Natalie asks; I’m very nervous about bidding at auction, do you have any tips?
We’ve covered the dynamics of auctions previously, and my initial advice, first and foremost, is if you don’t feel comfortable, then have a trusted friend, family member or advisor bid for you.
Auctions can be a nerve-wracking experience and having someone with the experience and without the emotional attachment can be a much better option.
If you do decide to do it yourself there are a number of key factors to remember:
- Position yourself where you can clearly see and hear the auctioneer and they can clearly see you. If possible also in a position that allows you to see most of the crowd.
- If you are nervous, bid early. This will ensure the auctioneer knows you are interested and will refer back to you.
- Call your bids out – literally. Don’t just nod your head or agree with the auctioneer. This will help you to remember where you are up to and also demonstrate confidence.
- Finally if a property is going to pass in within your budget make sure it passes in to you.
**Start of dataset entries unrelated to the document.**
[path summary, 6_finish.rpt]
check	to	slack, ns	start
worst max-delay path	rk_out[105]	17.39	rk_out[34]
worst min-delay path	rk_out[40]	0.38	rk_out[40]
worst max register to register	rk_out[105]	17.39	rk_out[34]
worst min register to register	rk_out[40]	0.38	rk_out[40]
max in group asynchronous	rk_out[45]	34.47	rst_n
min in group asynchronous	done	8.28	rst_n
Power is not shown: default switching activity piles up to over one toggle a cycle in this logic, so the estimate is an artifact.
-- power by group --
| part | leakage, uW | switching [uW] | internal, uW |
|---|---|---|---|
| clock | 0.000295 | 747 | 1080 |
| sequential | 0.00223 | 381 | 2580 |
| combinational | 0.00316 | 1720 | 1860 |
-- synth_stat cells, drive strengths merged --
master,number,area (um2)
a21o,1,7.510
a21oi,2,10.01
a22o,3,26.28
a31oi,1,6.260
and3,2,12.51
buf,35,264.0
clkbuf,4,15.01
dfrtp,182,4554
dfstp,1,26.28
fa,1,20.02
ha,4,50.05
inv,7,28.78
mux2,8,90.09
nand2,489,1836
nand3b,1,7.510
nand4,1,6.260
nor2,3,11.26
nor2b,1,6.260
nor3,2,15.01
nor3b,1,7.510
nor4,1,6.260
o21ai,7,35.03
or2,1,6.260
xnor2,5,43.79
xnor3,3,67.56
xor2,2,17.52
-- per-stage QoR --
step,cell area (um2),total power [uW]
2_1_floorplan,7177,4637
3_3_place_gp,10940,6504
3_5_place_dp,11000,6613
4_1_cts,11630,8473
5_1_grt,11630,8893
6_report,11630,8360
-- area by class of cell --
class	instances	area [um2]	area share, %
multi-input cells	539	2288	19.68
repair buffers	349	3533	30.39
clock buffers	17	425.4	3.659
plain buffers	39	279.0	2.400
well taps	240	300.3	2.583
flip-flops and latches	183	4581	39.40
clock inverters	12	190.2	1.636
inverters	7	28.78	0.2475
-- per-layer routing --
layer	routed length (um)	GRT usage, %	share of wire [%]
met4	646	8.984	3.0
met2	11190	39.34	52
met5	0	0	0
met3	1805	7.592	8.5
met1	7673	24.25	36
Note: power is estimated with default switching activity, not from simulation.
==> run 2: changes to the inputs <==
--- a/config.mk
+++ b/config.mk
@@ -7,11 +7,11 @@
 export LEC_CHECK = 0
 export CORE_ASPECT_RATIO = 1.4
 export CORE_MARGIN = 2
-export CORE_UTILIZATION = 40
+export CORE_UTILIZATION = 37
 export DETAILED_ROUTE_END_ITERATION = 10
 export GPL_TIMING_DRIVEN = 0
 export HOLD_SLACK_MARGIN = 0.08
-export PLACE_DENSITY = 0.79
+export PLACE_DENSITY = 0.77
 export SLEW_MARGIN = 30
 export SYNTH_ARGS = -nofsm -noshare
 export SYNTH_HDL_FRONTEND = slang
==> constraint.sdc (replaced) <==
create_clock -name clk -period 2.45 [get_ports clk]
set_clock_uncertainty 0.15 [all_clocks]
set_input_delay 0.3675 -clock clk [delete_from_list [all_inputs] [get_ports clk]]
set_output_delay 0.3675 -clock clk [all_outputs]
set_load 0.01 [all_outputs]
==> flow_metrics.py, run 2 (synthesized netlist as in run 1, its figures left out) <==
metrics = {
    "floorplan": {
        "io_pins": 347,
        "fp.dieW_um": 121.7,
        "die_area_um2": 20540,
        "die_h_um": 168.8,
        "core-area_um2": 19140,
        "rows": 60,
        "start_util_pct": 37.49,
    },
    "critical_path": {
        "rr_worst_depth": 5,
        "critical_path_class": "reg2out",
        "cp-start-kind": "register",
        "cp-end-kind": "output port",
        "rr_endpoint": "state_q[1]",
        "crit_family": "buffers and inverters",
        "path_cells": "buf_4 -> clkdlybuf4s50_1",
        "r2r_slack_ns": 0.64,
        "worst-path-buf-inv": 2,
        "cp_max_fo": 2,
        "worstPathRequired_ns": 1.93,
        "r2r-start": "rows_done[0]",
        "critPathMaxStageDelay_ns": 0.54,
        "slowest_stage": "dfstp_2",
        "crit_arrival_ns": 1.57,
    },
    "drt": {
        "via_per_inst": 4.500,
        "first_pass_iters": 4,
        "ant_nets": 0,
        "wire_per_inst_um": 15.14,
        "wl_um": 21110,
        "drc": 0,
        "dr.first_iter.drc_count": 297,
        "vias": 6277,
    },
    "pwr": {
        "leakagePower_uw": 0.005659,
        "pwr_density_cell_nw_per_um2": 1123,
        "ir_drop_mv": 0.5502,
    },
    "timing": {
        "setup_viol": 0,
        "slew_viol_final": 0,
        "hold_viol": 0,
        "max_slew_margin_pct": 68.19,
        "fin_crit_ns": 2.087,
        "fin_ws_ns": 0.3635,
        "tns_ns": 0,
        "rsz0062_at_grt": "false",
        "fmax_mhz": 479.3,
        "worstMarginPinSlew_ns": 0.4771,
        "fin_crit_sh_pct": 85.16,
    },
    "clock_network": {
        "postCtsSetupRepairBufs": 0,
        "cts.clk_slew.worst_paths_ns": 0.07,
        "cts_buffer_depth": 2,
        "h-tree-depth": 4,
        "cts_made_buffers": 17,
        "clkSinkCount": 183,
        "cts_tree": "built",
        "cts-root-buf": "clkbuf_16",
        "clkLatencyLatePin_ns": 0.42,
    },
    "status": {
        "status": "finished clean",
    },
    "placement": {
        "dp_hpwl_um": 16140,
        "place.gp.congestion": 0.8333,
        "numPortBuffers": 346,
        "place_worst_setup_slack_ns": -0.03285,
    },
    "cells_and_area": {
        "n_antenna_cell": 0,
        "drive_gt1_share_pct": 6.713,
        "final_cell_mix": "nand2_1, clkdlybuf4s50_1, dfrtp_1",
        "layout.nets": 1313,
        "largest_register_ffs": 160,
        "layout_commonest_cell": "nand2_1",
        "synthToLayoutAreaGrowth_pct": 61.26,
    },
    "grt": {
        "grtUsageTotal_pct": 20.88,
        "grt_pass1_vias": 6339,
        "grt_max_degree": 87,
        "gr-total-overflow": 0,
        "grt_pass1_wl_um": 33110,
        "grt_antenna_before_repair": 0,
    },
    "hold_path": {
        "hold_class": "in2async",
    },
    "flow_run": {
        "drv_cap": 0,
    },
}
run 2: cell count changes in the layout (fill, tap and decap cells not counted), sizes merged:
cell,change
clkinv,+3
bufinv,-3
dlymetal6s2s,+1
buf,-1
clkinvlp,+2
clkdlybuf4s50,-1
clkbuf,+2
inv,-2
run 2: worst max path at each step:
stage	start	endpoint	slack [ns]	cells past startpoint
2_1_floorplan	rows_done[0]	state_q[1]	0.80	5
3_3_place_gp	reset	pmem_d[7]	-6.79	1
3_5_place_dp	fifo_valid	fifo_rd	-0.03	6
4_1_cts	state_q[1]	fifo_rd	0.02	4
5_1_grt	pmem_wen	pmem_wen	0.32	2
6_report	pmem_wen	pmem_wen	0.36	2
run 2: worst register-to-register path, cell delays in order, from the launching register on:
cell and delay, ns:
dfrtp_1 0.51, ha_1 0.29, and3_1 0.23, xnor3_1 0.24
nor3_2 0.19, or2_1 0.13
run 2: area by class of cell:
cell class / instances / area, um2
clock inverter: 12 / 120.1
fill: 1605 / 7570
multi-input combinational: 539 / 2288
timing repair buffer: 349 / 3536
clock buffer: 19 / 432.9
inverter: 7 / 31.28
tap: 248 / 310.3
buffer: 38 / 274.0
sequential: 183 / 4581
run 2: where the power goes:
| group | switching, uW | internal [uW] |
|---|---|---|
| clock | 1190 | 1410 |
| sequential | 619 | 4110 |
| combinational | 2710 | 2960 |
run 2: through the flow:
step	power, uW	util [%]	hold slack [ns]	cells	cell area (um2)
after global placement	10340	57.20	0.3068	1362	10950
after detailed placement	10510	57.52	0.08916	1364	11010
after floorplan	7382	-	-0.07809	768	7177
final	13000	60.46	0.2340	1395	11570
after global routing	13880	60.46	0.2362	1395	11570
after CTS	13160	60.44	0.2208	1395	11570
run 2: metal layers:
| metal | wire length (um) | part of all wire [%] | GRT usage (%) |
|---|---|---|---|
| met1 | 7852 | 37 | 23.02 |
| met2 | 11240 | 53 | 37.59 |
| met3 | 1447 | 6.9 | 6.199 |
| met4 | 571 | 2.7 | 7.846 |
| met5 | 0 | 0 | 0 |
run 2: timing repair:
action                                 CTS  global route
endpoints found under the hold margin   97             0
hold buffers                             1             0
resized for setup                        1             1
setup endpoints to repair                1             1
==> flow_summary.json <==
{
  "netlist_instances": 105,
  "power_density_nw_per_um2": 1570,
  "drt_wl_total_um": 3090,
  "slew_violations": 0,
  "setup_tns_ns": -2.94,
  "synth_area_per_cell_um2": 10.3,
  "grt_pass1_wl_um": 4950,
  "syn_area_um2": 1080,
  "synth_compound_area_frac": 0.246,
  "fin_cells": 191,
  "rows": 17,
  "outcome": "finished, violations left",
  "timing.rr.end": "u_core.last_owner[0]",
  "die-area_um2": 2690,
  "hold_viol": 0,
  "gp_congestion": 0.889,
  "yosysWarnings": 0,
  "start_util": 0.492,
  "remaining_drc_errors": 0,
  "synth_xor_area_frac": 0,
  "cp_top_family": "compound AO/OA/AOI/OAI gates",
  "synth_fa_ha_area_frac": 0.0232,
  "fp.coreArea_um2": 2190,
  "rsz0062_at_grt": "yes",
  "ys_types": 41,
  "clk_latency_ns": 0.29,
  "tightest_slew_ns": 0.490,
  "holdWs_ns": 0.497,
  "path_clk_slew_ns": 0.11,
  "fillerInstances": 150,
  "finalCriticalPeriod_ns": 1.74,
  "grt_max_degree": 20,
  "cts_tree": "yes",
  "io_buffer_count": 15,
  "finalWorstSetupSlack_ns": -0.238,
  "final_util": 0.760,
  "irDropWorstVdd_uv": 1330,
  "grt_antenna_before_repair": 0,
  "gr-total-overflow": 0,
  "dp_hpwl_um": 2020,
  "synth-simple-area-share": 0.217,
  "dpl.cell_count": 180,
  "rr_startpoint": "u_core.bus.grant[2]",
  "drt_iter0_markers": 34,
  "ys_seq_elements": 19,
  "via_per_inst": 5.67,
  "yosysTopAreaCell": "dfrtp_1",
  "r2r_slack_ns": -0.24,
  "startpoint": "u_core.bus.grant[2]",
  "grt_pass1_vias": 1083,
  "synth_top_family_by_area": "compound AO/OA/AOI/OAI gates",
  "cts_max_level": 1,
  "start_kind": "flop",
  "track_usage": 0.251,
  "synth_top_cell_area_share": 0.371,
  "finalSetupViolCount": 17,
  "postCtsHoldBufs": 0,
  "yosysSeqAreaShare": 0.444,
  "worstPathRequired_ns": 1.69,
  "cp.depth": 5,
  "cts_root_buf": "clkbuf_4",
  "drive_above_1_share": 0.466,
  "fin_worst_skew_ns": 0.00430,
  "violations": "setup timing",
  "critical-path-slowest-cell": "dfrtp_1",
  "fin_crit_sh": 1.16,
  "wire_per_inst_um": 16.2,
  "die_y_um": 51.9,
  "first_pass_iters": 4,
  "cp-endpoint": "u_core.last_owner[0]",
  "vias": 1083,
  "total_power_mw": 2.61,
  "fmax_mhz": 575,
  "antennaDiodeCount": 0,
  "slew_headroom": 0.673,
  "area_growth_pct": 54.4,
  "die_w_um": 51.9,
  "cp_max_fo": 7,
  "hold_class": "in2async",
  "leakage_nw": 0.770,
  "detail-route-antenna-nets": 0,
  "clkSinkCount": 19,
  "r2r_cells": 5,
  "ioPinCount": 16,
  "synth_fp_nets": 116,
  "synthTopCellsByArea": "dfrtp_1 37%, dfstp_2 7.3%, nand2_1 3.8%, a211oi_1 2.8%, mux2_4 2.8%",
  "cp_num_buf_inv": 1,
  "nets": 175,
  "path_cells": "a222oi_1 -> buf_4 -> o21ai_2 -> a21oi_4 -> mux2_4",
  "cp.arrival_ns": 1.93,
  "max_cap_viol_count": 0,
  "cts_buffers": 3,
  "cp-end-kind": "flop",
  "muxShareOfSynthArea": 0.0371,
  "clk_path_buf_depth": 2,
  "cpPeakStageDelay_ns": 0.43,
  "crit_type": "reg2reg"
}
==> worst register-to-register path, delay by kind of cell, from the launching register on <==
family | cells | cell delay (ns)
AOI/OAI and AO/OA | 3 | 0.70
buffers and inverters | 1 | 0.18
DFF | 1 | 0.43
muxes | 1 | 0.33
--- src/rtl/avalon_mem_responder_if.sv ---
// Avalon-MM read/write/waitrequest/readdatavalid bundle.
interface avalon_mem_responder_if
    import avalon_pkg::*;
#(
    parameter int ADDR_W = AV_ADDR_W,
    parameter int DATA_W = AV_DATA_W
);

    logic [ADDR_W-1:0] address;
    logic              read;
    logic              write;
    logic [DATA_W-1:0] writedata;
    logic              waitrequest;
    logic              readdatavalid;
    logic [DATA_W-1:0] readdata;
    logic              protocol_err;

    modport master (
        output address, read, write, writedata,
        input  waitrequest, readdatavalid, readdata, protocol_err
    );

    modport slave (
        input  address, read, write, writedata,
        output waitrequest, readdatavalid, readdata, protocol_err
    );

endinterface

--- src/rtl/avalon_read_pipe.sv ---
// Fixed-latency valid+data shift register carrying read returns;
// every stage is independent so reads may overlap in flight.
module avalon_read_pipe #(
    parameter int DEPTH  = 1,
    parameter int DATA_W = 4
) (
    input  logic              clk,
    input  logic              rst_n,
    input  logic              in_valid,
    input  logic [DATA_W-1:0] in_data,
    output logic              out_valid,
    output logic [DATA_W-1:0] out_data
);

    logic [DEPTH-1:0]  vld_q, vld_d;
    logic [DATA_W-1:0] dat_q [DEPTH];
    logic [DATA_W-1:0] dat_d [DEPTH];

    always_comb begin
        vld_d[0] = in_valid;
        dat_d[0] = in_data;
        for (int i = 1; i < DEPTH; i++) begin
            vld_d[i] = vld_q[i-1];
            dat_d[i] = dat_q[i-1];
        end
    end

    always_ff @(posedge clk or negedge rst_n) begin
        if (!rst_n) begin
            vld_q <= '0;
            for (int i = 0; i < DEPTH; i++) dat_q[i] <= '0;
        end else begin
            vld_q <= vld_d;
            for (int i = 0; i < DEPTH; i++) dat_q[i] <= dat_d[i];
        end
    end

    assign out_valid = vld_q[DEPTH-1];
    assign out_data  = dat_q[DEPTH-1];

endmodule
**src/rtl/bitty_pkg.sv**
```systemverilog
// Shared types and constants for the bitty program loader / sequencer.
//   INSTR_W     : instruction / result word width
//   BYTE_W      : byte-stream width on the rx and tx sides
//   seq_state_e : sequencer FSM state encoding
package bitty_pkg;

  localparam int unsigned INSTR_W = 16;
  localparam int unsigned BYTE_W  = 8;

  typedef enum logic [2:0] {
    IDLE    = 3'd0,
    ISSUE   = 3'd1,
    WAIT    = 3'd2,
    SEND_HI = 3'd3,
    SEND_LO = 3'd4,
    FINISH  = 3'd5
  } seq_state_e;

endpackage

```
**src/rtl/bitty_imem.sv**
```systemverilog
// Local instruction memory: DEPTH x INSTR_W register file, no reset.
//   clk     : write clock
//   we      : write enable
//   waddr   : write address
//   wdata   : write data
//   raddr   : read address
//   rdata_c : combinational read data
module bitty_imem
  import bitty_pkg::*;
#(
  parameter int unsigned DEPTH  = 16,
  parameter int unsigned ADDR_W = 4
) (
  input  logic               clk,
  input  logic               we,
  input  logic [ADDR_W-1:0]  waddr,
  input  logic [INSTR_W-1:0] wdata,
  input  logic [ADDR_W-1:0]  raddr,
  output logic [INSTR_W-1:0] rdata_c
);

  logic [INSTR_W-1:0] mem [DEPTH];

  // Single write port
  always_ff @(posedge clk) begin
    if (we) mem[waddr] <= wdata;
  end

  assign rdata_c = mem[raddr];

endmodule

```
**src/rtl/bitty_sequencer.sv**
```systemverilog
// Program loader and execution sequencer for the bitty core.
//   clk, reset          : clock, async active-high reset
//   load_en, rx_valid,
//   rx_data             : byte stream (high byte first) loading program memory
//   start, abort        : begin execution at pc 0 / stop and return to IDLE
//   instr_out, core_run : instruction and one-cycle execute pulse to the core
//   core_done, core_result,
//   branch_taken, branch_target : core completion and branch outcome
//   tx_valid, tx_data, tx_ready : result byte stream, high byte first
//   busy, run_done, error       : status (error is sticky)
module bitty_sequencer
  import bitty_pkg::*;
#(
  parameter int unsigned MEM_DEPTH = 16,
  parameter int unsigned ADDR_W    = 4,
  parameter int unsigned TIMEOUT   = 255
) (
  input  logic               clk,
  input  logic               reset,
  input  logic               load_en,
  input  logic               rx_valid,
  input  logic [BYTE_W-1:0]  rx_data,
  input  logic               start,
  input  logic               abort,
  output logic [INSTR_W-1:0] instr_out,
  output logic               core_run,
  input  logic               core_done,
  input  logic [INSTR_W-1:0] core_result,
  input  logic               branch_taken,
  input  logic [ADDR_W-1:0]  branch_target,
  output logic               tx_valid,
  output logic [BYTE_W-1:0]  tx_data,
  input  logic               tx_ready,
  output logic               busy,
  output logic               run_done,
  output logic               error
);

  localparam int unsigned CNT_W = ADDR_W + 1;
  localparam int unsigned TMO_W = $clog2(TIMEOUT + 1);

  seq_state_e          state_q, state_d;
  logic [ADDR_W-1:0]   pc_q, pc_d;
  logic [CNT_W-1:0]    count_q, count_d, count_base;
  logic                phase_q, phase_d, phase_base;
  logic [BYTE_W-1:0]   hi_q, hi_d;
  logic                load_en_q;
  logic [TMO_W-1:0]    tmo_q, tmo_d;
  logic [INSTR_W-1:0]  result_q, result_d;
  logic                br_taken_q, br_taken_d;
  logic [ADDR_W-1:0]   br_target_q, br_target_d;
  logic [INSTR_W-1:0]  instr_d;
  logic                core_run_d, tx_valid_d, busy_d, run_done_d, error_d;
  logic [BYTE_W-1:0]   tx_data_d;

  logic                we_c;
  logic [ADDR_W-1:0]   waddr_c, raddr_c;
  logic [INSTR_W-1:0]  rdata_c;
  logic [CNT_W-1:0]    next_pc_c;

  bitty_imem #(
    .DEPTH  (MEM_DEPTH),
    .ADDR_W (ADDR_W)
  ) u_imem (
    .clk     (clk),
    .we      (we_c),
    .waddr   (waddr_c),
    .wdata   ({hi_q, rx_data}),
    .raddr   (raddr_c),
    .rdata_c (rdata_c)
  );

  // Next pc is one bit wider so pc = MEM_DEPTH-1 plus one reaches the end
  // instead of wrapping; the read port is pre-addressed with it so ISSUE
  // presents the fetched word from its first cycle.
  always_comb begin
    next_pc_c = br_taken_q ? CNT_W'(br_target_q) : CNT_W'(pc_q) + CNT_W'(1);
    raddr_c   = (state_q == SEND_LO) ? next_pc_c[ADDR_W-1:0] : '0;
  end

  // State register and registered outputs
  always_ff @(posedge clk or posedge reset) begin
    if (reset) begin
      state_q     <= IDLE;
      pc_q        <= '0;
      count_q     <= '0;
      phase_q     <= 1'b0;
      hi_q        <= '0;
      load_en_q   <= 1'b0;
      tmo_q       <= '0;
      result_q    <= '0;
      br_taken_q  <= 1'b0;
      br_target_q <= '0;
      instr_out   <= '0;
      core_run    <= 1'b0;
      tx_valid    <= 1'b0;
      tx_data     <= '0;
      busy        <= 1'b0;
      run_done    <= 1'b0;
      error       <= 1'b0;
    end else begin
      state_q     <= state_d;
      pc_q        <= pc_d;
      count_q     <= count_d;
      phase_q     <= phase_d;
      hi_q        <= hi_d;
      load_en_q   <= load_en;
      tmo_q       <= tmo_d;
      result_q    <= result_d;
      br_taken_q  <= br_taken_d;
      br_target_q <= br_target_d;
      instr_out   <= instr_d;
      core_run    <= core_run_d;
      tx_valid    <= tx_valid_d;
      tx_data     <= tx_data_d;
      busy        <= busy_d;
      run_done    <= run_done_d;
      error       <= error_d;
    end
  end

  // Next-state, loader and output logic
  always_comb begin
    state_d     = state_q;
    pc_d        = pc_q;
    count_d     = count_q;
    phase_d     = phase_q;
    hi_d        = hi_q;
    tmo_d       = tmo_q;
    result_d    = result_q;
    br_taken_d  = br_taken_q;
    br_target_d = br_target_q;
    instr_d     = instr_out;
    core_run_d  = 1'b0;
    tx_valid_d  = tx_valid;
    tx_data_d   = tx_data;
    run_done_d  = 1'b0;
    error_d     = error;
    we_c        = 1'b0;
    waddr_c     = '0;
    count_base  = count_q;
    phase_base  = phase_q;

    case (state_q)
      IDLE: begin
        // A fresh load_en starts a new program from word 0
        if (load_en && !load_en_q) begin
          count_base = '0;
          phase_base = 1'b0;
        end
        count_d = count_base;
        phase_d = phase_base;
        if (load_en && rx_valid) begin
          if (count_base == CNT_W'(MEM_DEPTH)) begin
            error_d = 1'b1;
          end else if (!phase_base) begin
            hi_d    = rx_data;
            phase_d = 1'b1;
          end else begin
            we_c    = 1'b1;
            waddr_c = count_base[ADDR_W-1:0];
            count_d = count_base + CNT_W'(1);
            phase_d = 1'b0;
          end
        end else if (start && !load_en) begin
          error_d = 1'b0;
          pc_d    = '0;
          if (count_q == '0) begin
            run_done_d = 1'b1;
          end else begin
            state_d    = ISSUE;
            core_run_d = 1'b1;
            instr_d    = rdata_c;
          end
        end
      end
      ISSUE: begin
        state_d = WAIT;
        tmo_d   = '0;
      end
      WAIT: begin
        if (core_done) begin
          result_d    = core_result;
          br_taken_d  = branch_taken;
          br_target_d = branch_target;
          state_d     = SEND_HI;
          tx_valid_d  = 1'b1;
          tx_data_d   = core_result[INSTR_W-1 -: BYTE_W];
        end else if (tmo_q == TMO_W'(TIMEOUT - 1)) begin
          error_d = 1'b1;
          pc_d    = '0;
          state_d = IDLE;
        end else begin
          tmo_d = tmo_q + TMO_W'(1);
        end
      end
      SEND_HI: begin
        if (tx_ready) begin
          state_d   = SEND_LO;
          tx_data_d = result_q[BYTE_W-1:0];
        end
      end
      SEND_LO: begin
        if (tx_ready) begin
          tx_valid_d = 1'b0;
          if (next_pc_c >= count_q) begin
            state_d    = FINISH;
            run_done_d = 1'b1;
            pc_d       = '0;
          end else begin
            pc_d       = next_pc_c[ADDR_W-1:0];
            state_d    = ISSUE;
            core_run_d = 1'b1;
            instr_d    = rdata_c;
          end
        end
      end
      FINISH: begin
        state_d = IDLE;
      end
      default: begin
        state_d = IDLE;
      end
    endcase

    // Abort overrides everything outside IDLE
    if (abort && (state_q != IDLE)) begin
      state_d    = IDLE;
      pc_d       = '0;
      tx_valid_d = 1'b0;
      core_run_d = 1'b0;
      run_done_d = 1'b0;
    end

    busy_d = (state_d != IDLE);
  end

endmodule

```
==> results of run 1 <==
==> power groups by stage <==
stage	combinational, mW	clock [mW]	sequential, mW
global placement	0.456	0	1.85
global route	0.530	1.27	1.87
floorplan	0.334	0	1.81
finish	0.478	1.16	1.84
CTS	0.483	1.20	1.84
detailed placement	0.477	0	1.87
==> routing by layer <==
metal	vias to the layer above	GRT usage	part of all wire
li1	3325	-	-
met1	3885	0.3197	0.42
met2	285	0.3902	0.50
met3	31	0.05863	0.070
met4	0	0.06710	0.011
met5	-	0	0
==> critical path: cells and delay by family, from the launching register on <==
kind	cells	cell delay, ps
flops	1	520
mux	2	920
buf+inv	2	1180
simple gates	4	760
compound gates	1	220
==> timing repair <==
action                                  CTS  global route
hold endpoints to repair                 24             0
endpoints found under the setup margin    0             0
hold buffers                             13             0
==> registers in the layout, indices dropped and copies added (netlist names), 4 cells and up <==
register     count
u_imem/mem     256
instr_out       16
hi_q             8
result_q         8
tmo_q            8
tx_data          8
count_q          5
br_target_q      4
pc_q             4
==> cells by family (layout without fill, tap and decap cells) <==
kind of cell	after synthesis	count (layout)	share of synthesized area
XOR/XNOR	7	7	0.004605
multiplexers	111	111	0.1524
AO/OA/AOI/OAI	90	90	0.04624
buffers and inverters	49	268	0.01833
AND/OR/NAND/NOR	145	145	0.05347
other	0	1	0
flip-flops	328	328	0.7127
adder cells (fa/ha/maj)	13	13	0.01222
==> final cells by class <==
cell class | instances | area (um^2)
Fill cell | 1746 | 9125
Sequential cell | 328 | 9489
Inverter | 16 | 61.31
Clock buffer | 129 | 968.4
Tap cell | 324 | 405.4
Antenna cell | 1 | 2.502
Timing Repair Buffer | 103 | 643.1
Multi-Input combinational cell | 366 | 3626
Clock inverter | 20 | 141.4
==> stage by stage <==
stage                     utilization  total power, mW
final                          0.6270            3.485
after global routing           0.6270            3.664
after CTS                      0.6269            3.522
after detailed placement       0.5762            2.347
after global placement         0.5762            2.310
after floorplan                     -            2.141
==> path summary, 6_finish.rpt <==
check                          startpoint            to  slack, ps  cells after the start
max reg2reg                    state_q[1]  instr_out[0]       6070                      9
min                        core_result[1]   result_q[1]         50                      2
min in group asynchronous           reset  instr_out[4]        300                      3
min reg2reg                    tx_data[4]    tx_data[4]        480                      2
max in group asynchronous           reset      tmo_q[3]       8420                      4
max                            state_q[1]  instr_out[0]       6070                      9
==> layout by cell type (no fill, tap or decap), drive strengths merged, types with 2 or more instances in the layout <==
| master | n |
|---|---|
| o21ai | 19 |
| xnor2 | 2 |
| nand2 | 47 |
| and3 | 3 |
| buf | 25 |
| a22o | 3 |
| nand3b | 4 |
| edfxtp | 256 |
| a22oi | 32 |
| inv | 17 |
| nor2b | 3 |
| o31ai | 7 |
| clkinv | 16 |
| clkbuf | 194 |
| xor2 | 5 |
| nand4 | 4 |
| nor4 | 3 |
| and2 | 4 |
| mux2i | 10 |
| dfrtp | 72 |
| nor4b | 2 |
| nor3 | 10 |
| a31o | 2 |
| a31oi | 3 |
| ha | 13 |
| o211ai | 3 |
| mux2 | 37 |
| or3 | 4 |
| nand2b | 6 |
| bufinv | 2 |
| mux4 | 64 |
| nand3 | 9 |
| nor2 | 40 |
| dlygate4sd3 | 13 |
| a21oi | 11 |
This ensures you have first right to the vendor’s reserve price.
Tom asks, should I buy two, 2 bedroom apartments or one house with a budget of $1.2m?
With that budget, I’d tend to go for the house. The stronger land component and greater scarcity value tend to mean that the growth will be stronger.
The benefit of two apartments is that you have the opportunity to diversify or if required you could sell one and retain the other.
Although diversifying with two budgets of $600,000 means that it will most likely only be geographically, rather than style and size.
Holger asks, what does the rental situation look like at the moment. Is it ok to increase rents back to pre-lockdown levels?
As of late November 2022, industry data shows rents and vacancy rates are better than prior to the pandemic. This isn’t necessarily the case for all properties, so you’ll need to conduct an individual assessment.
However, the broader data definitely means that you need to be reviewing when leases end, to ensure you are moving back towards market levels.
Separate industry data, shows those searching for rental properties in Australia from overseas are now back to pre-pandemic levels. Thus indicating migration levels are likely to head back to pre-pandemic levels in the near future. This added dynamic is further increasing pressure on the rental market, pushing up rental prices and sending down vacancy rates.